日本以外の農業用水路
出典: フリー百科事典『ウィキペディア(Wikipedia)』 (2022/05/22 05:55 UTC 版)
太古の灌漑農業では主に河川の洪水を利用していたが、紀元前30世紀頃のメソポタミア文明ではチグリス・ユーフラテス川から引水しての灌漑農業が行われていたといわれており、そのための用水路が築かれ利用されていたと推定されている。また、この用水路は生活用水の供給や治水のための放水路も兼ねていたと考えられている。
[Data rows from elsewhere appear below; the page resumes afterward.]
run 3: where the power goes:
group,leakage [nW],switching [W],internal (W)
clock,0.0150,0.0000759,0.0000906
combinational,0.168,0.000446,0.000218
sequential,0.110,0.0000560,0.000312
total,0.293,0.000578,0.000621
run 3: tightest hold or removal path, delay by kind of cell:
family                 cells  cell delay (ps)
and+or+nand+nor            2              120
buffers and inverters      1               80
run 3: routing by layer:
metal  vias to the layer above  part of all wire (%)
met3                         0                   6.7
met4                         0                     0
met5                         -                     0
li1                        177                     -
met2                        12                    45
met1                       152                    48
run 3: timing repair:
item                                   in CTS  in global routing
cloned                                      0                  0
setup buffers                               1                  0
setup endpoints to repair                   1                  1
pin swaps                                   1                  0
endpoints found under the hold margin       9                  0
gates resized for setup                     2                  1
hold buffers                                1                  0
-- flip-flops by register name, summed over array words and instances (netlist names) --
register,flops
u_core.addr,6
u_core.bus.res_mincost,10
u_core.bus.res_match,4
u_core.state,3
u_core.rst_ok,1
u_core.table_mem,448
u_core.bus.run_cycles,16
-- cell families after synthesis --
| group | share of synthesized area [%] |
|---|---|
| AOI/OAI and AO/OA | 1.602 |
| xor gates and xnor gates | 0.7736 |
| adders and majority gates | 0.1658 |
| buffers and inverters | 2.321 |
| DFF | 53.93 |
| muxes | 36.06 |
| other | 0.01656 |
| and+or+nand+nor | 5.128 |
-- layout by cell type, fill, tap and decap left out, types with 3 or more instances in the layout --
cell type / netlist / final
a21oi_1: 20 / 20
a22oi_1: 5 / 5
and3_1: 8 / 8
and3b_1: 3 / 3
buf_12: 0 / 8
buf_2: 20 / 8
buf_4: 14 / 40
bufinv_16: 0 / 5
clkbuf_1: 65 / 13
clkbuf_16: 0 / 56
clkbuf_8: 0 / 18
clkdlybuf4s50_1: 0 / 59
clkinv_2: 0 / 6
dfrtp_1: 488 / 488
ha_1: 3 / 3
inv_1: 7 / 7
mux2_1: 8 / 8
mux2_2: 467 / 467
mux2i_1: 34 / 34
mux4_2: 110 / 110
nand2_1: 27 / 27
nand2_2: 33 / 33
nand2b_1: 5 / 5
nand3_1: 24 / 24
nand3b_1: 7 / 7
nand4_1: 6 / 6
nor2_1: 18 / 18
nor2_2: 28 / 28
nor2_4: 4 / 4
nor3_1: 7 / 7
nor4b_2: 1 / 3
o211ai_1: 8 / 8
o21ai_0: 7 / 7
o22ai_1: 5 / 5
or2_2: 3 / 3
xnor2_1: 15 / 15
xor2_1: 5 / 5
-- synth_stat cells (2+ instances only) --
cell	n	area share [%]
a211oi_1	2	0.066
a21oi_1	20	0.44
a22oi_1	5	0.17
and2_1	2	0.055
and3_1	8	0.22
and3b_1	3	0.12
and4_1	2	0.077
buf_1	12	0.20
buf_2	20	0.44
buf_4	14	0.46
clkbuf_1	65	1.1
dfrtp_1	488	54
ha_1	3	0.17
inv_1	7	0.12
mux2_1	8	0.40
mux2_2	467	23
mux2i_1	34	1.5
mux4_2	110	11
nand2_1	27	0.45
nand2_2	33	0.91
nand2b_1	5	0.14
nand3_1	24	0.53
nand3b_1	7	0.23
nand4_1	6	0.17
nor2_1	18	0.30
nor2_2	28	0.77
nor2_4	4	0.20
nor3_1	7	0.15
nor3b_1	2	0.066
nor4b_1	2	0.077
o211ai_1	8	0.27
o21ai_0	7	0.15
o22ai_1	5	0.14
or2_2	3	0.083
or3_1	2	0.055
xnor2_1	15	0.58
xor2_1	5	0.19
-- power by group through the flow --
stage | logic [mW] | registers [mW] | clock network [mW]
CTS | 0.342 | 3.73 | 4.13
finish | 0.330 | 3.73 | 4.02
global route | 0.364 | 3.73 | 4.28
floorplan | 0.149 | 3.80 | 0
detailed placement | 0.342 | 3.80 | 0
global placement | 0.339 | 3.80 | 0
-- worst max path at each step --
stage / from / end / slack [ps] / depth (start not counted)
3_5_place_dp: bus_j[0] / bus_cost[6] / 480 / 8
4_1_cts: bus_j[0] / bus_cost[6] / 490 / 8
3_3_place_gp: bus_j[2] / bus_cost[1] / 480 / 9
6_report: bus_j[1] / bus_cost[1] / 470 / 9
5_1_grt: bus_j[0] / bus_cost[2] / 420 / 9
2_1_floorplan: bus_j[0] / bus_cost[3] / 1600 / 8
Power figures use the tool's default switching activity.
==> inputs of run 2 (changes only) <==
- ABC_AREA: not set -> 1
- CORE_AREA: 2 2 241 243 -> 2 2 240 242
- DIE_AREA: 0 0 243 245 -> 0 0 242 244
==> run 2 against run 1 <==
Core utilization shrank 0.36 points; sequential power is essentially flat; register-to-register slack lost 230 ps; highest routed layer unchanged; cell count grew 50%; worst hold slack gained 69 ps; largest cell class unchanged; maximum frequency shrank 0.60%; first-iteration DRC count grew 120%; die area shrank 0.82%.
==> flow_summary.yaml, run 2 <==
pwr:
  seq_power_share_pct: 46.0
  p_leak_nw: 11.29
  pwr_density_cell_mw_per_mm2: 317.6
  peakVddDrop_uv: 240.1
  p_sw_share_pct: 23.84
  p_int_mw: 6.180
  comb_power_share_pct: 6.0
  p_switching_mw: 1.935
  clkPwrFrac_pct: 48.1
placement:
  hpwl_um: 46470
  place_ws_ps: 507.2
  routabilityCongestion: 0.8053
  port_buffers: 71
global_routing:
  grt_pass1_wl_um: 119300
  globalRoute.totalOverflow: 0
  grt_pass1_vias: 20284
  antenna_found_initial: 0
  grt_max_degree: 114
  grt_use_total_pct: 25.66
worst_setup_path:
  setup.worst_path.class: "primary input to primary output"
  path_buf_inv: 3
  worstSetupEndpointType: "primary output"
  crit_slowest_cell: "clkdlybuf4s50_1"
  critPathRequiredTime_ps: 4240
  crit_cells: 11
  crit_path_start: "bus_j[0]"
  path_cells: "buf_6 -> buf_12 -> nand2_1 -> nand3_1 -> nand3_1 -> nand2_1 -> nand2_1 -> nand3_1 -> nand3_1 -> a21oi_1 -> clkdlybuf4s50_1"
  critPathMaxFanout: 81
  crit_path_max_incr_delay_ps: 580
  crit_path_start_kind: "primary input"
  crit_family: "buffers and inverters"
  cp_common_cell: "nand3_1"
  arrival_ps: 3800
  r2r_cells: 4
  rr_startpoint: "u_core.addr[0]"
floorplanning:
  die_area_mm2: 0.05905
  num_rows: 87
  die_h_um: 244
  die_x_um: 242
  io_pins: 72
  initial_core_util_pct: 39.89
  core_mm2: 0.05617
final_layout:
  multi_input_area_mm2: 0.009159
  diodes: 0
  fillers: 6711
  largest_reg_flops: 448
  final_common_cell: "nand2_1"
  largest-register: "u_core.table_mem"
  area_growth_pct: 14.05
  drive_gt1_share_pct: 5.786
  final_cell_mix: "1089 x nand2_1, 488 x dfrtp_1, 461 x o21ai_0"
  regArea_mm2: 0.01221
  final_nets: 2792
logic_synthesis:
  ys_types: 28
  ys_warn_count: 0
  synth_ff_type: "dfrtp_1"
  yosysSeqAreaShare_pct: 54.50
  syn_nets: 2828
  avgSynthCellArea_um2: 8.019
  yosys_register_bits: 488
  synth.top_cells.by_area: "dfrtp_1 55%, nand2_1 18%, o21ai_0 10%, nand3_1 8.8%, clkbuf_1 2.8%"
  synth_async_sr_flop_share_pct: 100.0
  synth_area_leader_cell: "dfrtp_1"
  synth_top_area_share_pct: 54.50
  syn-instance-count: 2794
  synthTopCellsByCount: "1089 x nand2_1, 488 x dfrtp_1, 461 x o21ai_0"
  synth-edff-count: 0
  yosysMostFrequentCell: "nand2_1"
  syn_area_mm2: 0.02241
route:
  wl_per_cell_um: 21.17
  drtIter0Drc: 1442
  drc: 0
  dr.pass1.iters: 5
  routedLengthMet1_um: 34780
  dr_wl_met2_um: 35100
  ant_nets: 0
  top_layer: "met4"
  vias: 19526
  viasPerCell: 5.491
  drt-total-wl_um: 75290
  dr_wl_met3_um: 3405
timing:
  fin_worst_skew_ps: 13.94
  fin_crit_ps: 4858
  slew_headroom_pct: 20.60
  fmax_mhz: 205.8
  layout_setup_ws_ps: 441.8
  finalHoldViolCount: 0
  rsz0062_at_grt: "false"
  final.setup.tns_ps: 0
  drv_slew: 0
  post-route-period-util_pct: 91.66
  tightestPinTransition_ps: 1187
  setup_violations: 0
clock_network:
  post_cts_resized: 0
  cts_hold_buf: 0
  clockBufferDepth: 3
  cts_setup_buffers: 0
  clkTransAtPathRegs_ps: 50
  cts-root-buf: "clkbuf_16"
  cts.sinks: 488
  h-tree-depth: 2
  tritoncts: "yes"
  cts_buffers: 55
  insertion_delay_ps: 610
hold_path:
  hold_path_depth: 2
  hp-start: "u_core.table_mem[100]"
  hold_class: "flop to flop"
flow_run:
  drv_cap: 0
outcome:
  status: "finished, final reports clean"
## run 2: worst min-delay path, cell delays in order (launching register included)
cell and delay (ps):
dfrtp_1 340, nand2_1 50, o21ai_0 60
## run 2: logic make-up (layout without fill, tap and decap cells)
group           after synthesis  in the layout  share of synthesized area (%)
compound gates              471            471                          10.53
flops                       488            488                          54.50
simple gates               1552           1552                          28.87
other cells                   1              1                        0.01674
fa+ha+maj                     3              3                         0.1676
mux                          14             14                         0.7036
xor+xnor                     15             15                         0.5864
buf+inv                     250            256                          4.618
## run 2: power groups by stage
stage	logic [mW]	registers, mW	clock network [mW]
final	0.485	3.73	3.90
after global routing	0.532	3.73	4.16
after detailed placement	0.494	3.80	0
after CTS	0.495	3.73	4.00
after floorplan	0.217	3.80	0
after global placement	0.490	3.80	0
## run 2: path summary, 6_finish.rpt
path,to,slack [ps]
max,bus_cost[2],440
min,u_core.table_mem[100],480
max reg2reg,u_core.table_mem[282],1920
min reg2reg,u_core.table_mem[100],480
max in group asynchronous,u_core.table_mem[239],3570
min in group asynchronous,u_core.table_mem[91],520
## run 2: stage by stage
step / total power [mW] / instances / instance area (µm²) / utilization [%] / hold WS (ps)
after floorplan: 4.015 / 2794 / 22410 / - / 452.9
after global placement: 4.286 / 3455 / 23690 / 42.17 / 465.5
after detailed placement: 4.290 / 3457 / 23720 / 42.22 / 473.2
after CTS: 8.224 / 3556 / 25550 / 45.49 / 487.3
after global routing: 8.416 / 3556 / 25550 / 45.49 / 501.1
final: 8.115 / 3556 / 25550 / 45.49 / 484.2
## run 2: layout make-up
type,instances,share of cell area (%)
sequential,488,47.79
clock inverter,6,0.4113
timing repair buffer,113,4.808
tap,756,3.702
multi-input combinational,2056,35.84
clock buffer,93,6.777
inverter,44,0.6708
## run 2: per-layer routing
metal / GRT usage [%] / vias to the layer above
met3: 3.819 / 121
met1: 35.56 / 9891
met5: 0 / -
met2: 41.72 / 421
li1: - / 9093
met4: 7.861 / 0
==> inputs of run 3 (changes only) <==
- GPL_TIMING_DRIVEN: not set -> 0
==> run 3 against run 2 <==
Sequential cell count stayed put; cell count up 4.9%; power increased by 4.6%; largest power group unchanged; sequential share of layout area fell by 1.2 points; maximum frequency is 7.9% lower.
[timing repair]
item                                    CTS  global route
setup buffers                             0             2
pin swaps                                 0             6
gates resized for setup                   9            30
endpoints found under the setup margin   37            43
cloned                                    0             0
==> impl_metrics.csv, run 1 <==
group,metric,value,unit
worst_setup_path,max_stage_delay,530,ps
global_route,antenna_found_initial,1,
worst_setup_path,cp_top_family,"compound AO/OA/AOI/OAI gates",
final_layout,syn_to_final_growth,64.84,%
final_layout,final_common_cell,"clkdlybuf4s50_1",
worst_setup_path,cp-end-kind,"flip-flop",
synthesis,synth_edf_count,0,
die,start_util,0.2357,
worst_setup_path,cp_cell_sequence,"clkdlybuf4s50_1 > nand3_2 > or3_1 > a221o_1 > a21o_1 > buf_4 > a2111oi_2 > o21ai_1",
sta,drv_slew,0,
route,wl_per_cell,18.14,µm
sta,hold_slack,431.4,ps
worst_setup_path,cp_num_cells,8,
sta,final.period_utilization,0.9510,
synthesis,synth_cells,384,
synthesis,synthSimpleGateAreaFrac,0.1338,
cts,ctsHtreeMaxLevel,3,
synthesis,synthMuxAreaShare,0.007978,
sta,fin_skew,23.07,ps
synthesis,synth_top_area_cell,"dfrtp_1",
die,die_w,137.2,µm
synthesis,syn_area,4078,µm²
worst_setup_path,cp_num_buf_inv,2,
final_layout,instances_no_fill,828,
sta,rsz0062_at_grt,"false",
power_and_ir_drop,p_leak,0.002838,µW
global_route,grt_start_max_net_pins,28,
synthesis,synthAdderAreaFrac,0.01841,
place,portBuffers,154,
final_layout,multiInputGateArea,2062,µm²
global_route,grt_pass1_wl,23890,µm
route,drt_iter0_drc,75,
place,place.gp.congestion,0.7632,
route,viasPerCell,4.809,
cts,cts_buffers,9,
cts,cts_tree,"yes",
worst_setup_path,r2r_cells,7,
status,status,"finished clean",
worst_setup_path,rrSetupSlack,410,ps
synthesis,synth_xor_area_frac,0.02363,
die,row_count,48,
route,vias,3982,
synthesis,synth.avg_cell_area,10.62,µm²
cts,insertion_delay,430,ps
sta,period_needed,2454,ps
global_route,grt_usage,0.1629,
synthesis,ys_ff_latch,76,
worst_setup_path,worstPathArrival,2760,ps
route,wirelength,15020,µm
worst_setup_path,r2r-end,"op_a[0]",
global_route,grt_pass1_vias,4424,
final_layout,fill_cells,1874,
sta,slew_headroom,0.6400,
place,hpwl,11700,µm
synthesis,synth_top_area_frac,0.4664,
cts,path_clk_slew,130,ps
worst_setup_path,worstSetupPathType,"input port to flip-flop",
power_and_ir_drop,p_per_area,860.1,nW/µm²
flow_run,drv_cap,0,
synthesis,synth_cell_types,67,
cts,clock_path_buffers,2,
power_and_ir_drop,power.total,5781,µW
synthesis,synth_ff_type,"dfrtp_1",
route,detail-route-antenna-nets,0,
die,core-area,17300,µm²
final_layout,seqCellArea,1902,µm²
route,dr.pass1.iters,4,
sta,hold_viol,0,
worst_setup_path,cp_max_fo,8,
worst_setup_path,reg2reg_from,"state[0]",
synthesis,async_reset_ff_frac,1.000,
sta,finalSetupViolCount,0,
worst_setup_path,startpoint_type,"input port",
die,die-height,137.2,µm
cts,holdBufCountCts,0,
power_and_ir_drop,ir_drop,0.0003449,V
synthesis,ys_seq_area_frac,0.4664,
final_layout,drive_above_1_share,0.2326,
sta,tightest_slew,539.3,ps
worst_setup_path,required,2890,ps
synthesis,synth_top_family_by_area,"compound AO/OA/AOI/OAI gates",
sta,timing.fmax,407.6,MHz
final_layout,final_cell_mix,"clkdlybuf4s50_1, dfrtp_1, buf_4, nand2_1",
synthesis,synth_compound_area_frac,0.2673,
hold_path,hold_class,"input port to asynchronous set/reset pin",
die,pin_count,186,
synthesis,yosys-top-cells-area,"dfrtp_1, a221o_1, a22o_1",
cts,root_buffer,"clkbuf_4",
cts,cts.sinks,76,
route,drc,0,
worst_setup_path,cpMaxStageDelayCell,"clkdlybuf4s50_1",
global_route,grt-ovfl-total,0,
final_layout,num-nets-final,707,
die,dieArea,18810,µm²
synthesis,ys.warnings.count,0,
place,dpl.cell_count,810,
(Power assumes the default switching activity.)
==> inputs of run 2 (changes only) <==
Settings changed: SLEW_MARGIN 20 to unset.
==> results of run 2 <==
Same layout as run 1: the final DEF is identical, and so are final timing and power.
詳しくは「灌漑#灌漑の歴史」を参照。 ヨーロッパや中東の平野では、地形から自然引水による灌漑が難しかったり、水が溜まりやすかったりする地域がある。たとえばシリアの都市ハマでは、そばを流れるオロンテス川は水量が多く流れも速いが河床が低いために自然引水が難しく、水車などの動力により用水路まで水を汲み上げてから農業・生活用水を引いている。逆に、世界遺産に登録されているオランダのキンデルダイク村にある風車群 (The Mill Network at Kinderdijk-Elshout) などのように、河川より土地が低いために滞水しやすい地域に用水路兼排水路を巡らせ、水が不足する時は川から用水路へ取水し、逆に余剰となった時は風車で汲み上げて排水することで、かつての湿地を牧草地や花卉栽培等に利用している地域もある。 北米・南米などに近年多く造られるプランテーション(大規模農園)では、サイフォンの原理を用いた手法や、圧力導水路(管)とスプリンクラーを用いて散水させる方法などが多く使われている。 オランダ・キンデルダイクの風車群。用水路兼排水路の水量を調整する。 用水路と管を用い、サイフォンの原理で畑に給水する(2000年撮影)。 圧力導水路による用水路(アメリカ合衆国ワイオミング州、2002年撮影)。